◆ TASK INSTRUCTIONS ◆
Look through the entries below and say how many lines contain the string "found". Give the number only.

◆ Collected data entries ◆
************

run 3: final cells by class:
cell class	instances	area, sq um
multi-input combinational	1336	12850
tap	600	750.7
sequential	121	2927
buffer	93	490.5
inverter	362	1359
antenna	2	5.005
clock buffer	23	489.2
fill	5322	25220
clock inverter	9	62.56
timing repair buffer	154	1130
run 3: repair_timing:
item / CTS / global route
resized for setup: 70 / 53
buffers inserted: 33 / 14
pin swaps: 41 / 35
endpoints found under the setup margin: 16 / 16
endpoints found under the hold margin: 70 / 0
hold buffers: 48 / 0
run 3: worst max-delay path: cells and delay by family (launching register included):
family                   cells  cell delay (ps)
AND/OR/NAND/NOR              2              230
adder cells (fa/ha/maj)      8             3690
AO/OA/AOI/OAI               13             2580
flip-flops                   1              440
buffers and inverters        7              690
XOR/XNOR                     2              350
File: src/rtl/core/glc_div.sv
// Bit-serial restoring divider that splits a cell index into row and column.
module glc_div import glc_pkg::*; #(
  parameter int DW = 9
) (
  input  logic                  clk,
  input  logic                  rst,
  input  logic                  start,
  input  logic [CELL_IDX_W-1:0] dividend,
  input  logic [DW-1:0]         divisor,
  output div_status_t           status,
  output logic [CELL_IDX_W-1:0] quotient,
  output logic [DW-1:0]         remainder
);

  localparam int CNT_W = $clog2(CELL_IDX_W + 1);

  logic [CNT_W-1:0]      cnt;
  logic                  busy;
  logic                  done;
  logic [CELL_IDX_W-1:0] quo;
  logic [DW-1:0]         rem;
  logic [DW:0]           trial;
  logic                  fits;

  always_comb begin
    trial = {rem, quo[CELL_IDX_W-1]};
    fits  = trial >= {1'b0, divisor};
  end

  always_ff @(posedge clk) begin
    if (rst) begin
      busy <= 1'b0;
      done <= 1'b0;
      cnt  <= '0;
    end else begin
      done <= 1'b0;
      if (busy) begin
        quo <= {quo[CELL_IDX_W-2:0], fits};
        if (fits) begin
          rem <= DW'(trial - {1'b0, divisor});
        end else begin
          rem <= trial[DW-1:0];
        end
        cnt <= cnt - CNT_W'(1);
        if (cnt == CNT_W'(1)) begin
          busy <= 1'b0;
          done <= 1'b1;
        end
      end else if (start) begin
        quo  <= dividend;
        rem  <= '0;
        cnt  <= CNT_W'(CELL_IDX_W);
        busy <= 1'b1;
      end
    end
  end

  assign status.busy = busy;
  assign status.done = done;
  assign quotient    = quo;
  assign remainder   = rem;

endmodule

************

◆ SOLUTION BELOW ◆
2